What you will do |
Lines from the line with "4_1_cts,37100,5171,-0.706" to the line with "2_1_floorplan,32000,3950,0.00956" in the entries below, and only those, must be output exactly, with both ends included.

Entries provided |
------------------------------------

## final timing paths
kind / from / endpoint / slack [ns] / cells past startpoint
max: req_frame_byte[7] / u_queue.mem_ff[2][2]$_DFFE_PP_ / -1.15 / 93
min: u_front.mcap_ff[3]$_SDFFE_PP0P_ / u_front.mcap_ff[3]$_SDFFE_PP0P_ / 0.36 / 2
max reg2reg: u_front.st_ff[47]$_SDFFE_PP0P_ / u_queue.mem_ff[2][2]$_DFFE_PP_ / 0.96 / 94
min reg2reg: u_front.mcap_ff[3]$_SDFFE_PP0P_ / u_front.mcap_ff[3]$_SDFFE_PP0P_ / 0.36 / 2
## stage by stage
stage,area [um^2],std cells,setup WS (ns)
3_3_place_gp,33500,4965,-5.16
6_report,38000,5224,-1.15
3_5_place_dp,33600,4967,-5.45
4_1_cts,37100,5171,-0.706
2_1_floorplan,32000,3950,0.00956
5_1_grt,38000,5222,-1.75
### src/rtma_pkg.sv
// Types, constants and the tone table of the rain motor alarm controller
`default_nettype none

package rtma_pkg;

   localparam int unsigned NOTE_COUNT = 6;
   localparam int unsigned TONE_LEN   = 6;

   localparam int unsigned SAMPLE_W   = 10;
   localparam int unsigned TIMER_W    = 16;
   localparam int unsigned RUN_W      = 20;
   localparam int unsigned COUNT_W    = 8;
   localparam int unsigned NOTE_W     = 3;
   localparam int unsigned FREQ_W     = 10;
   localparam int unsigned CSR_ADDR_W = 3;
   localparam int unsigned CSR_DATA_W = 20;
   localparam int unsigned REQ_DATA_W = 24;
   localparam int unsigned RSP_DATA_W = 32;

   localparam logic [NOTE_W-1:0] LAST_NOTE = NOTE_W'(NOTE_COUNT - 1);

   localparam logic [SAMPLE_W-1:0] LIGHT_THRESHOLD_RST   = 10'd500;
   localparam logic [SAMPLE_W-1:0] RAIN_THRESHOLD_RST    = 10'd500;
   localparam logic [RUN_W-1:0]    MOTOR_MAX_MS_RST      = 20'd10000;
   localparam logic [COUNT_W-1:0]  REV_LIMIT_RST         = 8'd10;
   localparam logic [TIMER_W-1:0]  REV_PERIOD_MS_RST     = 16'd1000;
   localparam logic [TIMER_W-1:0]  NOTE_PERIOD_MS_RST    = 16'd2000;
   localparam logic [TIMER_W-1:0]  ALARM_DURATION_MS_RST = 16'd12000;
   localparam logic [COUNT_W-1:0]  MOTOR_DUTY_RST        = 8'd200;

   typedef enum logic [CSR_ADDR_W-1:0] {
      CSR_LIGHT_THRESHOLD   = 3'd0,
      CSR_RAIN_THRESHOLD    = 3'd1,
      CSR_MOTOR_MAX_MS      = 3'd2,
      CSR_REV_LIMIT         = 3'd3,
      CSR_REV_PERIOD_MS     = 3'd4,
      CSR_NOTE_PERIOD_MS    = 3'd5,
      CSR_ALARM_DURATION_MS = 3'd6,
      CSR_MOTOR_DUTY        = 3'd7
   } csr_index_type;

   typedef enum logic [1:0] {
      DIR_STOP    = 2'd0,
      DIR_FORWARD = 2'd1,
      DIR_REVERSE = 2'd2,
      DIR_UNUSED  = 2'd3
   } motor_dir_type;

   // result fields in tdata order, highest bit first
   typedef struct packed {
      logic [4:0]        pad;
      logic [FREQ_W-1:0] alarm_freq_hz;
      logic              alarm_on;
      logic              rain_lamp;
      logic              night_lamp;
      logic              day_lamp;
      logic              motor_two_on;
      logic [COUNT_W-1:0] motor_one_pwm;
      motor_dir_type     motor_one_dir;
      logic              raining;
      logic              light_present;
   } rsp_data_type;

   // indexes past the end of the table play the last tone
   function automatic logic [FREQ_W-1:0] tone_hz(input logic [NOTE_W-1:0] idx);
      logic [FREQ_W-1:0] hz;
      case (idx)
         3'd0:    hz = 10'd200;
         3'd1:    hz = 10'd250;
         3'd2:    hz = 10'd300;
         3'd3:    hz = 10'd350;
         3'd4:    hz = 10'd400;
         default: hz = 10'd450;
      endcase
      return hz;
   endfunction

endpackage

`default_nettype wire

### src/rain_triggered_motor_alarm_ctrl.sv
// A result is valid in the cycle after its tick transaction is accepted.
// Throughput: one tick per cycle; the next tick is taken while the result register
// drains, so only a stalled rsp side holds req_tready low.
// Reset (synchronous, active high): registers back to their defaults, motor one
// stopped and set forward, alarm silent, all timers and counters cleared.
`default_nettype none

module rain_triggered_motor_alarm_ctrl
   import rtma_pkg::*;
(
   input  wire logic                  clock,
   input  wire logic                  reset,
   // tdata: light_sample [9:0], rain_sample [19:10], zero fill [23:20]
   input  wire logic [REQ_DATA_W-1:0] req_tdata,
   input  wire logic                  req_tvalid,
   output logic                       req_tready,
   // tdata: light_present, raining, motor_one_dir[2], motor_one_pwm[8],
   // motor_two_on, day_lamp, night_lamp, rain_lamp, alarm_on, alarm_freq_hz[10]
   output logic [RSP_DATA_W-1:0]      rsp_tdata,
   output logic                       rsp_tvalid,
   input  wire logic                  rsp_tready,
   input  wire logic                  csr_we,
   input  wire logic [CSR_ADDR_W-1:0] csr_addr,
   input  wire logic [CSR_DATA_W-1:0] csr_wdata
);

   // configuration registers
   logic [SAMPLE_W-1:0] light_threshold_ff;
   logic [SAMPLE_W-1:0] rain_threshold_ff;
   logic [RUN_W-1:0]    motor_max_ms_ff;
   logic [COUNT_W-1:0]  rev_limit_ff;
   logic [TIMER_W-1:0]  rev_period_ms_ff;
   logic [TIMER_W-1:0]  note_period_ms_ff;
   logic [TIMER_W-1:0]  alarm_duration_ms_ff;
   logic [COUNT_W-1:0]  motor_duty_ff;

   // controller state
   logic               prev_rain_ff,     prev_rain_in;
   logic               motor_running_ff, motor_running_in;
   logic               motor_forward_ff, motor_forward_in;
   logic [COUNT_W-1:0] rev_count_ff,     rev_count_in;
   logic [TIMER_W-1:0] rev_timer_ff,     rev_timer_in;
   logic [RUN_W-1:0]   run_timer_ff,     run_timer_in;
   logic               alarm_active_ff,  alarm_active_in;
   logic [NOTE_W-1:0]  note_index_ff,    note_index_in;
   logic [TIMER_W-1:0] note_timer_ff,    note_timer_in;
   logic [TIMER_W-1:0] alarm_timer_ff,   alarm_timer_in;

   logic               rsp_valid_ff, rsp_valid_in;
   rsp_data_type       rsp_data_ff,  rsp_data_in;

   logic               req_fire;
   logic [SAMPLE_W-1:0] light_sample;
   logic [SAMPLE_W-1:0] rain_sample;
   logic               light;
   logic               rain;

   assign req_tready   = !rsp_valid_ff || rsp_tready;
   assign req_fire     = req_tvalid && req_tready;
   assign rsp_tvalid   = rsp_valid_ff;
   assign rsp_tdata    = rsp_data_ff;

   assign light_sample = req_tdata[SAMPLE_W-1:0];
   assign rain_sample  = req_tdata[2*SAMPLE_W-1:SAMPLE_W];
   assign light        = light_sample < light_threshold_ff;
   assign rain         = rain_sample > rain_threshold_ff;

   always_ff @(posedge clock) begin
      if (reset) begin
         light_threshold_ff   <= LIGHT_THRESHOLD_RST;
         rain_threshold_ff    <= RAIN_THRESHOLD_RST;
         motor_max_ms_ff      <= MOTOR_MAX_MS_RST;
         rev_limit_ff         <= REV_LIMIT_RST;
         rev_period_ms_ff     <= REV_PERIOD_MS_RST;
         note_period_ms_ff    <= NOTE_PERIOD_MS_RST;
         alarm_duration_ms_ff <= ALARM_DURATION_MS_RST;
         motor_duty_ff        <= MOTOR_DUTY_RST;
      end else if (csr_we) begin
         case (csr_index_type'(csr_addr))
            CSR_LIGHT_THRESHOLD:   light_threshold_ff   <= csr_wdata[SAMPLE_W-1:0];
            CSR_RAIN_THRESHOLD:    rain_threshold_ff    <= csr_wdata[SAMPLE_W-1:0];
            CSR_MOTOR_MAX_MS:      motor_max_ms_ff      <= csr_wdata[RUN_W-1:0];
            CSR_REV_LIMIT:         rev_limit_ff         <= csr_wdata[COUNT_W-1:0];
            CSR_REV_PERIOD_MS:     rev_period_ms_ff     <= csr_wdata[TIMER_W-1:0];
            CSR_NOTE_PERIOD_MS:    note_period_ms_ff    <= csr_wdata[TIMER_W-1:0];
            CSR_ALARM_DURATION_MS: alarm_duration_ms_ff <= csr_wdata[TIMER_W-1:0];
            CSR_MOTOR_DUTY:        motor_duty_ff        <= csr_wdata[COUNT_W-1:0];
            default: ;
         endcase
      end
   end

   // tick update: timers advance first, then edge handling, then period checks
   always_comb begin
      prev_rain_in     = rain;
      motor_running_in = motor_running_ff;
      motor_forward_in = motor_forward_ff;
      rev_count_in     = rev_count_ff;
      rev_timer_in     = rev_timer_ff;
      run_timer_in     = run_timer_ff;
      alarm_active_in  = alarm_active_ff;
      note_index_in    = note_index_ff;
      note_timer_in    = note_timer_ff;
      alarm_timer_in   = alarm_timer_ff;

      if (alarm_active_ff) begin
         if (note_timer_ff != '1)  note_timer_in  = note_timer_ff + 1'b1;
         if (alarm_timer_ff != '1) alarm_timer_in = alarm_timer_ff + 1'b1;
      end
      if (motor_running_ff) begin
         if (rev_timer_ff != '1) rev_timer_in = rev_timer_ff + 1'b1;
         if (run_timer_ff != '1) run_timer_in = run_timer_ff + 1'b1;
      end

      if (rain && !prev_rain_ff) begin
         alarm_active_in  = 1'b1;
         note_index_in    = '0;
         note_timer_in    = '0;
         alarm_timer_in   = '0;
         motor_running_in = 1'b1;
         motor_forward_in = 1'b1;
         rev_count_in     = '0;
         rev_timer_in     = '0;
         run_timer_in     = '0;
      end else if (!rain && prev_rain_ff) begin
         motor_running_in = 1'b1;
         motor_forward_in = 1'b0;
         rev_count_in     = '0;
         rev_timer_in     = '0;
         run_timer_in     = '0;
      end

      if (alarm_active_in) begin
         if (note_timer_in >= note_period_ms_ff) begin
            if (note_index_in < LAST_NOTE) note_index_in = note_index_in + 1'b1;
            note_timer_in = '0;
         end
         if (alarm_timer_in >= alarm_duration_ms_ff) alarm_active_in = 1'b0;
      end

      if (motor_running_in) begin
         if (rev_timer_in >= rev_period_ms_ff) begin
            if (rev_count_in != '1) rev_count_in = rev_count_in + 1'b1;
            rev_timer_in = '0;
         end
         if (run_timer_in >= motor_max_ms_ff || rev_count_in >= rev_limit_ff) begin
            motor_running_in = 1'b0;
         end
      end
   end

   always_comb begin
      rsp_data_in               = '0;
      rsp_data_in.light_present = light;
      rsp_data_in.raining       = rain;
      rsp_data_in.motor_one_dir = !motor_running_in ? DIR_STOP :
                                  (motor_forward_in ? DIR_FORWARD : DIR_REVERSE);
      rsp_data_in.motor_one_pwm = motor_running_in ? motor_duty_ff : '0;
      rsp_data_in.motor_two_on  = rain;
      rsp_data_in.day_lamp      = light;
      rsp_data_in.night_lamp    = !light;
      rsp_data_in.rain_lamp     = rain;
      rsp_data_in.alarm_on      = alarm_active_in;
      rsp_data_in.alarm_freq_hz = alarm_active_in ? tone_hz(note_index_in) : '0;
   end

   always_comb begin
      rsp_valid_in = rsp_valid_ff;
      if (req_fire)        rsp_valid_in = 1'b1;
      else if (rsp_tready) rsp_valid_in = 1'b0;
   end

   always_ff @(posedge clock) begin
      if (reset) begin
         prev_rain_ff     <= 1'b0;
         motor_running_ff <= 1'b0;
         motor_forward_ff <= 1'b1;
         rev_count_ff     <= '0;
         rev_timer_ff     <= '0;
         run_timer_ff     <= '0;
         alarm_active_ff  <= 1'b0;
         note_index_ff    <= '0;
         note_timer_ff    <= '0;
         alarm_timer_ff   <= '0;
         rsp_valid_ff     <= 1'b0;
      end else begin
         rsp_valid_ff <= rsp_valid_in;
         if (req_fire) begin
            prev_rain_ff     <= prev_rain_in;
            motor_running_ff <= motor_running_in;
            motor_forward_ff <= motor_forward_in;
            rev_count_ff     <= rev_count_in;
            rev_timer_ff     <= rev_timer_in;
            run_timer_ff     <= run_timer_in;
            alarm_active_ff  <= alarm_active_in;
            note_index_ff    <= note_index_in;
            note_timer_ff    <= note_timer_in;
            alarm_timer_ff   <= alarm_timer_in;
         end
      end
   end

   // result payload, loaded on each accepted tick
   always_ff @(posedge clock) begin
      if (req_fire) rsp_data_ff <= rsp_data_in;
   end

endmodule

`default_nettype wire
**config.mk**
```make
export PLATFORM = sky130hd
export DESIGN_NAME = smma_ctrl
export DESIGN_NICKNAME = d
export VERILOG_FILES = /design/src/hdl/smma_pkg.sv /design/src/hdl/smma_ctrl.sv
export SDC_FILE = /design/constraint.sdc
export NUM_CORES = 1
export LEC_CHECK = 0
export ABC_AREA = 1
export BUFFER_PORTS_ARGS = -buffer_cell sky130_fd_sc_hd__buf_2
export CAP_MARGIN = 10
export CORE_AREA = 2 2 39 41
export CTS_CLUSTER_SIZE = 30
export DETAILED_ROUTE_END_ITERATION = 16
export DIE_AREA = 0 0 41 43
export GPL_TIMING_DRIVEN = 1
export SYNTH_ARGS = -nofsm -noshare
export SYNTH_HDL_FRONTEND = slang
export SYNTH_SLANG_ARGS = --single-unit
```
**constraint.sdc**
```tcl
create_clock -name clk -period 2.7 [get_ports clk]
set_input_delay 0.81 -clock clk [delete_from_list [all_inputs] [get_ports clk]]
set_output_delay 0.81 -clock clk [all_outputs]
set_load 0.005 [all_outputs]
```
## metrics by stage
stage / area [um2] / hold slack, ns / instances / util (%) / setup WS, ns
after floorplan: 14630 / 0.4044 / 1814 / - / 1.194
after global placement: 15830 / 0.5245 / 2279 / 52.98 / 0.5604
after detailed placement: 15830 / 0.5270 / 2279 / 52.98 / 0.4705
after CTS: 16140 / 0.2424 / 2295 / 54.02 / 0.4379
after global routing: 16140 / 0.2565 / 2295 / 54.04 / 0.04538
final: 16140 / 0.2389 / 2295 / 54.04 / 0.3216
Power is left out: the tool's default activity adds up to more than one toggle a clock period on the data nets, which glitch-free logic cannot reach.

------------------------------------

Solution below |
4_1_cts,37100,5171,-0.706
2_1_floorplan,32000,3950,0.00956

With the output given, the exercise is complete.